“No matter how the situation in Hong Kong changes, it is very clear that Hong Kong is a part of Chinese territory.”
Pro-Democracy protestors prevailed in Hong Kong this weekend, as its candidates decisively won nearly half of the seats on the ballot.
So far, pro-democracy candidates have won 269 out of 452 seats in 18 district council races, while pro-Beijing forces, who previously held 73 percent of the seats, have only won 30. Voters came out in droves — with a 71 percent turnout — up from 47 percent four years ago in the same elections, according to the Electoral Affairs Commission.
“This is political annihilation for Beijing and it’s going to have consequences that are going to reverberate not just in Hong Kong itself, but perhaps in China as well,” Asia analyst and foreign affairs journalist Gordon Chang said on Fox News’ “America’s News HQ” Sunday.
Initially, Beijing tried to brush aside the landslide defeat for the pro-establishment candidates by heavily censoring the results on the mainland.
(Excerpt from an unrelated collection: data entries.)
File: src/rtl/branch_resolve_unit_pkg.sv
// Shared types and constants for the branch resolve unit.
package branch_resolve_unit_pkg;

    typedef enum logic [0:0] {
        RUN   = 1'b0,
        FLUSH = 1'b1
    } bru_state_e;

    localparam logic [6:0]  BRANCH_OPCODE = 7'b1100011;
    localparam int unsigned INSN_SIZE     = 4;
    localparam int unsigned BRU_XLEN      = 32;

    typedef struct packed {
        logic                taken;
        logic [BRU_XLEN-1:0] pc;
    } bru_entry_t;

endpackage

File: src/rtl/branch_resolve_unit_track_fifo.sv
// bru_track_fifo: in-order prediction tracking FIFO with wrap-bit pointers
// and a write-pointer rewind used to squash younger entries.
module bru_track_fifo #(
    parameter int unsigned DEPTH = 4,
    parameter int unsigned WIDTH = 33
) (
    input  logic             clk,
    input  logic             reset,
    input  logic             push,
    input  logic [WIDTH-1:0] push_data,
    input  logic             pop,
    input  logic             rewind,
    output logic [WIDTH-1:0] pop_data,
    output logic             full,
    output logic             empty
);

    localparam int unsigned AW = (DEPTH > 1) ? $clog2(DEPTH) : 1;

    logic [WIDTH-1:0] mem [DEPTH];
    logic [AW:0]      wr_ptr;
    logic [AW:0]      rd_ptr;
    logic [AW:0]      rd_ptr_inc;

    assign rd_ptr_inc = rd_ptr + 1'b1;
    assign full       = (wr_ptr[AW-1:0] == rd_ptr[AW-1:0]) && (wr_ptr[AW] != rd_ptr[AW]);
    assign empty      = (wr_ptr == rd_ptr);
    assign pop_data   = mem[rd_ptr[AW-1:0]];

    // rewind accompanies the pop of the mispredicted entry, so wr_ptr lands on the new rd_ptr
    always_ff @(posedge clk) begin
        if (reset) begin
            wr_ptr <= '0;
            rd_ptr <= '0;
        end else begin
            if (pop)
                rd_ptr <= rd_ptr_inc;
            if (rewind)
                wr_ptr <= rd_ptr_inc;
            else if (push)
                wr_ptr <= wr_ptr + 1'b1;
        end
    end

    always_ff @(posedge clk) begin
        if (push && !rewind)
            mem[wr_ptr[AW-1:0]] <= push_data;
    end

endmodule

File: src/rtl/branch_resolve_unit.sv
// branch_resolve_unit: tracks predictions, checks them at execute, trains the
// predictor and drives flush/redirect. Optional counters: BRU_PERF_CNT_EN.
module branch_resolve_unit
    import branch_resolve_unit_pkg::*;
#(
    parameter int unsigned DEPTH     = 4,
    parameter int unsigned XLEN      = BRU_XLEN,
    parameter int unsigned FLUSH_LEN = 2
) (
    input  logic            clk,
    input  logic            reset,
    input  logic            pred_valid,
    input  logic            pred_taken,
    input  logic [XLEN-1:0] pred_pc,
    output logic            stall_o,
    input  logic            ex_valid,
    input  logic            ex_taken,
    input  logic [XLEN-1:0] ex_pc,
    input  logic [XLEN-1:0] ex_target,
    output logic            flush_o,
    output logic            redirect_valid,
    output logic [XLEN-1:0] redirect_pc,
    output logic            train_valid,
    output logic            train_truth,
    output logic            order_err
`ifdef BRU_PERF_CNT_EN
    ,
    output logic [31:0]     perf_branches,
    output logic [31:0]     perf_mispredicts
`endif
);

    bru_state_e state, state_n;
    logic [3:0] flush_cnt, flush_cnt_n;
    bru_entry_t wr_entry, rd_entry;
    logic       full, empty;
    logic       in_run, pop_ok, push_ok, mispredict, order_set;

    assign wr_entry = '{taken: pred_taken, pc: pred_pc};

    bru_track_fifo #(
        .DEPTH (DEPTH),
        .WIDTH ($bits(bru_entry_t))
    ) u_fifo (
        .clk       (clk),
        .reset     (reset),
        .push      (push_ok),
        .push_data (wr_entry),
        .pop       (pop_ok),
        .rewind    (mispredict),
        .pop_data  (rd_entry),
        .full      (full),
        .empty     (empty)
    );

    assign stall_o = full;
    assign flush_o = (state == FLUSH);

    always_comb begin
        in_run      = (state == RUN);
        pop_ok      = in_run && ex_valid && !empty;
        mispredict  = pop_ok && (rd_entry.taken != ex_taken);
        push_ok     = in_run && pred_valid && (!full || pop_ok) && !mispredict;
        order_set   = in_run && ex_valid && (empty || (rd_entry.pc != ex_pc));
        state_n     = state;
        flush_cnt_n = flush_cnt;
        case (state)
            RUN: begin
                if (mispredict) begin
                    state_n     = FLUSH;
                    flush_cnt_n = 4'(FLUSH_LEN - 1);
                end
            end
            FLUSH: begin
                if (flush_cnt == '0)
                    state_n = RUN;
                else
                    flush_cnt_n = flush_cnt - 1'b1;
            end
            default: begin
                state_n     = RUN;
                flush_cnt_n = '0;
            end
        endcase
    end

    always_ff @(posedge clk) begin
        if (reset) begin
            state          <= RUN;
            flush_cnt      <= '0;
            redirect_valid <= 1'b0;
            redirect_pc    <= '0;
            train_valid    <= 1'b0;
            train_truth    <= 1'b0;
            order_err      <= 1'b0;
        end else begin
            state          <= state_n;
            flush_cnt      <= flush_cnt_n;
            redirect_valid <= mispredict;
            train_valid    <= pop_ok;
            if (pop_ok)
                train_truth <= ex_taken;
            if (mispredict)
                redirect_pc <= ex_taken ? ex_target : ex_pc + XLEN'(INSN_SIZE);
            if (order_set)
                order_err <= 1'b1;
        end
    end

`ifdef BRU_PERF_CNT_EN
    always_ff @(posedge clk) begin
        if (reset) begin
            perf_branches    <= '0;
            perf_mispredicts <= '0;
        end else begin
            if (pop_ok && perf_branches != '1)
                perf_branches <= perf_branches + 1'b1;
            if (mispredict && perf_mispredicts != '1)
                perf_mispredicts <= perf_mispredicts + 1'b1;
        end
    end
`endif

endmodule
File: config.mk
export PLATFORM = sky130hd
export DESIGN_NAME = branch_resolve_unit
export DESIGN_NICKNAME = d
export VERILOG_FILES = /design/src/rtl/branch_resolve_unit_pkg.sv /design/src/rtl/branch_resolve_unit_track_fifo.sv /design/src/rtl/branch_resolve_unit.sv
export SDC_FILE = /design/constraint.sdc
export NUM_CORES = 1
export LEC_CHECK = 0
export BUFFER_PORTS_ARGS = -buffer_cell sky130_fd_sc_hd__clkbuf_2
export CAP_MARGIN = 20
export CORE_UTILIZATION = 42
export CTS_BUF_LIST = sky130_fd_sc_hd__clkbuf_4
export CTS_CLUSTER_DIAMETER = 100
export DETAILED_ROUTE_END_ITERATION = 10
export GPL_TIMING_DRIVEN = 0
export PLACE_DENSITY_LB_ADDON = 0.3
export SKIP_LAST_GASP = 1
export SYNTH_ARGS = -nofsm -noshare
export SYNTH_HDL_FRONTEND = slang
export SYNTH_SLANG_ARGS = --single-unit
File: constraint.sdc
create_clock -name clk -period 6.5 [get_ports clk]
set_input_delay 0.325 -clock clk [delete_from_list [all_inputs] [get_ports clk]]
set_output_delay 0.325 -clock clk [all_outputs]
set_load 0.01 [all_outputs]
==> metrics.md, run 1 <==
| Metric | Value |
|---|---|
| Status | finished, final reports clean |
| GRT overflow | 0 |
| Slowest-stage cell, CP | mux4_1 |
| Pre-antenna DRT Iters | 6 |
| Power consumption | 0.003343 W |
| Initial Util | 42.99% |
| Commonest non-fill, non-tap cell in the layout | clkbuf_2 |
| Actual slew at the worst max-slew pin | 841.9 ps |
| CTS H-tree depth | 4 |
| Clock root cell | clkbuf_4 |
| Die H | 140.4 µm |
| Critical Path Sink Type | flop |
| Count of cell types in the netlist | 49 |
| Final #Nets | ~900 |
| Chip width | 140.4 µm |
| Placed insts | 975 |
| Number of enable flip-flop cells after synthesis | 132 |
| Pleak | 3.491 nW |
| Final period utilization | a little under half |
| Most frequent cells in the layout | 135 x clkbuf_2, 132 x edfxtp_1, 52 x nand2_1 |
| Internal Power | 0.002189 W |
| Synth warn | 0 |
| Footprint of the multi-input gates | 2887 µm² |
| Clk network pwr share | 17.1% |
| Synthesized area | 8041 µm² |
| NetSw | 0.001154 W |
| Largest net degree at the start of global routing | 34 |
| Post-route insts no fill | 1044 |
| Setup Buffers After CTS | 0 |
| Post_cts resized | 0 |
| Fmax | 339.9 MHz |
| Gr usage total | between 20% and 30% |
| Filler cells | 1597 |
| Slew headroom | 43.61% |
| Final Hold Fails | 0 |
| R2r setup slk | 3560 ps |
| Clk sinks | between 150 and 200 |
| Share of layout cells above drive strength 1 | 26.49% |
| Crit path largest cell delay | 680 ps |
| Worst-Skew Late Latency | 600 ps |
| Setup violators final | 0 |
| Register area share after synthesis | between 60% and 70% |
| Avg Cell Area, Syn | 13.36 µm² |
| Syn-to-layout area delta | 20.65% |
| FF-to-FF End | u_fifo.mem[0][23] |
| CP required | 6780 ps |
| Sw Ratio | 34.52% |
| Worst vdd ir | 0.1347 mV |
| Vias in the first global route | ~5.9k |
| CP Class | reg -> reg |
| Critical path startpoint category | flop |
| CP max FO | 33 |
| Top_reg_cell synth | edfxtp_1 |
| CP Capture Point | u_fifo.mem[0][23] |
| Post-synthesis instance total | 602 |
| RSZ-0062 raised after global routing | no |
| Cell depth of the worst flop-to-flop path | 6 |
| Vias | 5708 |
| Wire per inst | 19.55 µm |
| Net Count, Synth | around 700 |
| Worst-path clk slew | approximately 160 ps |
| Comb pwr share | a little over a third |
| Minimum clock period | 2942 ps |
| Max-cap check violation count | 0 |
| Row count | 50 |
| FF+latch count, synth | 181 |
| Post-DP HPWL | approximately 15 mm |
| GP Congestion | about 0.86 |
| CTS buffer count | 17 |
| Final wirelength | 20.41 mm |
| CP arrival | 3220 ps |
| DR iter-0 viols | 377 |
| I/O Buffers | 135 |
| Final Max Slew Viols | 0 |
| Antenna violations before repair | 1 |
| Setup TNS | 0 ps |
| I/O pins | 140 |
| Worst clock skew | 24.52 ps |
| FF/Latch Area | 4945 µm² |
| CTS tree | yes |
| HP Class | in -> reg |
| Vias per cell | 5.467 |
| CTS Buffer Depth | 2 |
| Part of the power in registers | 47.6% |
| Core ar. | 18710 µm² |
| Die ar. | between 15000 and 20000 µm² |
| Detail Route Antenna Nets | 0 |
| CP cell instances | mux4_1, and2_1, o21ai_1, clkbuf_1, and3_2, buf_12 |
| Share of synthesized flip-flops with an asynchronous set or reset | 0% |
| First-pass GRT wire length | about 32 mm |
| PD cells | ~340 nW/µm² |
| DRC errors left | 0 |
-- how the worst min path moves through the flow --
stage | start | end | slack (ps) | cells past startpoint
2_1_floorplan | pred_pc[0] | u_fifo.mem[0][0] | 420 | 0
3_3_place_gp | redirect_pc[9] | redirect_pc[9] | 440 | 2
3_5_place_dp | redirect_pc[4] | redirect_pc[4] | 450 | 2
4_1_cts | ex_target[18] | redirect_pc[18] | 0.7 | 3
5_1_grt | ex_target[11] | redirect_pc[11] | 10 | 3
6_report | ex_target[18] | redirect_pc[18] | 30 | 3
-- per-stage QoR --
step	hold slack (ps)	utilization (%)	cell area (µm²)	worst slack, ps
after floorplan	423.9	-	8041	3594
after global placement	439.4	48.17	9010	2520
after global routing	14.04	51.87	9702	3412
after detailed placement	446.9	48.62	9095	3578
final	27.12	51.87	9702	3558
after CTS	0.7378	51.84	9697	3544
-- Yosys cell counts, drive strengths merged, types with 2 or more instances --
master	number	share of area, %
edfxtp	132	49
o21a	4	0.37
nand3	19	1.2
mux2i	19	2.4
a221oi	3	0.33
o21ai	15	0.93
o211ai	15	1.4
ha	7	1.1
a21o	2	0.19
a211oi	9	0.84
dfxtp	49	12
a21oi	20	1.2
xnor2	42	4.6
nand2b	6	0.47
mux4	25	7.2
and2	5	0.39
o31ai	2	0.19
buf	14	1.1
or4	2	0.19
nor3	16	1.0
nor4	5	0.39
nand4	13	1.0
and4	4	0.44
nor2	28	1.3
a31oi	5	0.39
clkbuf	19	0.89
o221ai	2	0.22
mux2	5	0.70
a32o	3	0.37
nand2	52	2.4
xor2	22	2.4
inv	14	0.65
a211o	2	0.22
and3	11	0.86
-- flip-flops by register name, summed over array words and instances, names as in the netlist, named ones only --
register	count
flush_o	1
u_fifo.rd_ptr	3
train_valid	1
flush_cnt	4
order_err	1
redirect_valid	1
u_fifo.mem	132
train_truth	1
u_fifo.wr_ptr	3
redirect_pc	32
-- layout make-up --
type	instances	share of cell area, %
well taps	234	3.018
clock buffers	18	1.393
clock inverters	14	1.199
diodes	2	0.05159
repair buffers	174	11.40
multi-input cells	374	29.75
inverters	14	0.5417
flip-flops and latches	181	50.97
plain buffers	33	1.677
-- power groups by stage --
stage / sequential (W) / combinational, W / clock [W]
3_3_place_gp: 0.00161 / 0.00111 / 0
2_1_floorplan: 0.00162 / 0.000767 / 0
5_1_grt: 0.00161 / 0.00128 / 0.000635
3_5_place_dp: 0.00162 / 0.00117 / 0
4_1_cts: 0.00159 / 0.00119 / 0.000589
6_report: 0.00159 / 0.00118 / 0.000572
-- critical path, delay by kind of cell, from the launching register on --
family	cells	cell delay [ps]
AND/OR/NAND/NOR	2	550
multiplexers	1	680
buffers and inverters	2	690
flip-flops	1	450
AO/OA/AOI/OAI	1	240
-- kinds of logic (layout without fill, tap and decap cells) --
family / count (synthesis) / count (layout) / share of synthesized area (%)
buffers and inverters: 47 / 253 / 2.676
DFF: 181 / 181 / 61.49
adders and majority gates: 7 / 7 / 1.089
AOI/OAI and AO/OA: 87 / 87 / 7.297
and+or+nand+nor: 167 / 167 / 10.22
other: 0 / 2 / 0
xor gates and xnor gates: 64 / 64 / 6.970
muxes: 49 / 49 / 10.25
-- timing repair --
action / CTS / global route
endpoints found under the setup margin: 0 / 0
hold buffers: 35 / 0
hold endpoints to repair: 134 / 0
-- metal layers --
metal / share of wire (%) / track usage, % / wire (µm)
met1: 43 / 27.37 / 8758
met2: 50 / 36.79 / 10140
met3: 4.9 / 4.718 / 1004
met4: 2.5 / 9.254 / 512
met5: 0 / 0 / 0
No activity file was read; power rests on OpenSTA's default activity.
==> run 2, diff against run 1 <==
- clock period: 6.5 -> 3 ns (I/O delays scaled with it)
==> metrics.md, run 2 (same netlist as run 1, synthesis figures left out) <==
| Metric | Value |
|---|---|
| Status | finished, final reports clean |
| I/O pins | 140 |
| Worst vdd ir | 0.2949 mV |
| FF/Latch Area | 4945 µm² |
| CTS H-tree depth | 4 |
| Final Util | 54.21% |
| Cell depth of the worst flop-to-flop path | 8 |
| RSZ-0062 raised after global routing | yes |
| Row count | 50 |
| Wire per inst | between 15 and 20 µm |
| Setup violators final | 0 |
| Share of layout cells above drive strength 1 | 25.76% |
| Commonest non-fill, non-tap cell in the layout | clkbuf_2 |
| Final Hold Fails | 0 |
| Pre-antenna DRT Iters | 5 |
| CTS buffer count | 17 |
| Gr usage total | 22.40% |
| Vias in the first global route | around 6.1k |
| Setup Buffers After CTS | 0 |
| Worst clock skew | 25.84 ps |
| CP arrival | about 3500 ps |
| CTS Buffer Depth | 2 |
| Syn-to-layout area delta | 26.09% |
| Clock root cell | clkbuf_4 |
| Chip width | roughly 140 µm |
| Placed insts | 975 |
| Final Max Slew Viols | 0 |
| Final wirelength | 21.08 mm |
| Antenna violations before repair | 1 |
| CP Capture Point | redirect_pc[14] |
| Pleak | 3.679 nW |
| Max-cap check violation count | 0 |
| Vias | 5872 |
| GP Congestion | 0.8607 |
| Clk sinks | 181 |
| First-pass GRT wire length | 32.86 mm |
| Final #Nets | 946 |
| Minimum clock period | approximately 3000 ps |
| Critical path startpoint category | flop |
| Final period utilization | a little over nine tenths |
| FF-to-FF End | redirect_pc[14] |
| CP Class | reg -> reg |
| Post-DP HPWL | 15.08 mm |
| Critical Path Sink Type | flop |
| CTS tree | yes |
| I/O Buffers | 135 |
| GRT overflow | 0 |
| DR iter-0 viols | 449 |
| Most frequent cells in the layout | 137 x clkbuf_2, 132 x edfxtp_1, 77 x dlygate4sd3_1 |
| PD cells | slightly above 700 nW/µm² |
| Core ar. | roughly 19000 µm² |
| Slew headroom | 54.93% |
| Actual slew at the worst max-slew pin | 676.1 ps |
| Largest net degree at the start of global routing | 34 |
| Worst-path clk slew | 150 ps |
| DRC errors left | 0 |
| CP required | 3550 ps |
| R2r setup slk | ~67 ps |
| HP Class | in -> reg |
| Max reg flops | 132 |
| Setup WS post-layout | 66.74 ps |
| Die H | around 140 µm |
| Worst hold margin | 37.93 ps |
| CP max FO | 10 |
| Vias per cell | 5.412 |
| Detail Route Antenna Nets | 0 |
| Initial Util | between 40% and 50% |
| Fmax | ~340 MHz |
| Footprint of the multi-input gates | 2899 µm² |
| Die ar. | just under 20000 µm² |
| Filler cells | 1559 |
| Worst-Skew Late Latency | 600 ps |
| Post-route insts no fill | 1085 |
| Setup WS pre-CTS | 77.63 ps |
| Setup TNS | 0 ps |
-- run 2: cell count changes in the layout (fill, tap and decap cells not counted), moves of 2 or more --
cell           previous run  this run
clkbuf_2                135       137
clkbuf_1                 19        17
clkbuf_4                 18        20
buf_2                     7         5
dlygate4sd3_1            35        77
-- run 2: routing by layer --
layer	global-route usage [%]	vias up	routed length [µm]
met5	0	-	0
met4	10.01	0	657
met2	38.32	245	10380
met3	4.615	50	1113
li1	-	2754	-
met1	27.35	2823	8930
-- run 2: how the worst min path moves through the flow --
| stage | cells after the start | slack (ps) | from | end |
|---|---|---|---|---|
| floorplan | 0 | 250 | pred_pc[0] | u_fifo.mem[0][0] |
| global placement | 1 | 360 | pred_pc[14] | u_fifo.mem[0][14] |
| detailed placement | 1 | 370 | pred_pc[27] | u_fifo.mem[1][27] |
| CTS | 3 | 7 | ex_pc[28] | redirect_pc[28] |
| global route | 3 | 20 | ex_pc[24] | redirect_pc[24] |
| finish | 3 | 40 | ex_pc[28] | redirect_pc[28] |
-- run 2: cell type report --
| class | count | area share [%] |
|---|---|---|
| clock inverter | 14 | 1.148 |
| inverter | 14 | 0.5183 |
| sequential | 181 | 48.77 |
| tap | 234 | 2.887 |
| buffer | 33 | 1.678 |
| timing repair buffer | 216 | 15.05 |
| clock buffer | 18 | 1.333 |
| multi-input combinational | 374 | 28.59 |
| antenna | 1 | 0.02468 |
-- run 2: per-stage QoR --
stage | total power (W) | cell area (µm²)
after global placement | 0.005911 | 9010
after CTS | 0.007363 | 10120
after floorplan | 0.005175 | 8041
after detailed placement | 0.006043 | 9095
after global routing | 0.007737 | 10140
final | 0.007340 | 10140
-- run 2: critical path: stages, from the launching register on --
cell and delay [ps]:
dfxtp_1 450, mux4_1 680, nor2_2 230, o21a_1 270, clkbuf_4 280, o21a_1 150
o21ai_0 90, a21oi_1 170, dlygate4sd3_1 570
-- run 2: timing repair --
action                                  in CTS  in global routing
hold buffers                                77                  0
gates resized for setup                      0                  9
endpoints found under the setup margin       0                139
endpoints found under the hold margin      166                  0
-- run 2: power breakdown --
group	internal [W]	switching, W
Combinational	0.00120	0.00145
Sequential	0.00324	0.000206
Clock	0.000360	0.000880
State media preferred to focus on calls for law and order to be preserved and the accusation that Western countries had been instigating unrest.
Many official media outlets only ran brief reports on the vote, with state news agency Xinhua declining to report the results, in which the pro-democracy camp took control of 17 out of 18 councils.
Then, the Chinese issued a stern warning to the city and its newly elected representatives.
China’s government has responded to a stunning landslide victory for pro-democracy candidates in the Hong Kong elections by emphasising that the city will always be ruled from Beijing, and warning against further protest violence.
The foreign minister, Wang Yi, warned against “attempts to disrupt Hong Kong”, as a few hundred people took to the streets again in support of protesters holed up in a university that has been under siege by police for over a week.
“No matter how the situation in Hong Kong changes, it is very clear that Hong Kong is a part of Chinese territory,” he told reporters on the sidelines of the G20 meeting in Tokyo. “Any attempts to disrupt Hong Kong or undermine its stability and prosperity will not succeed.”
We will have to see if the ballot is stronger than the bullet…or the tank.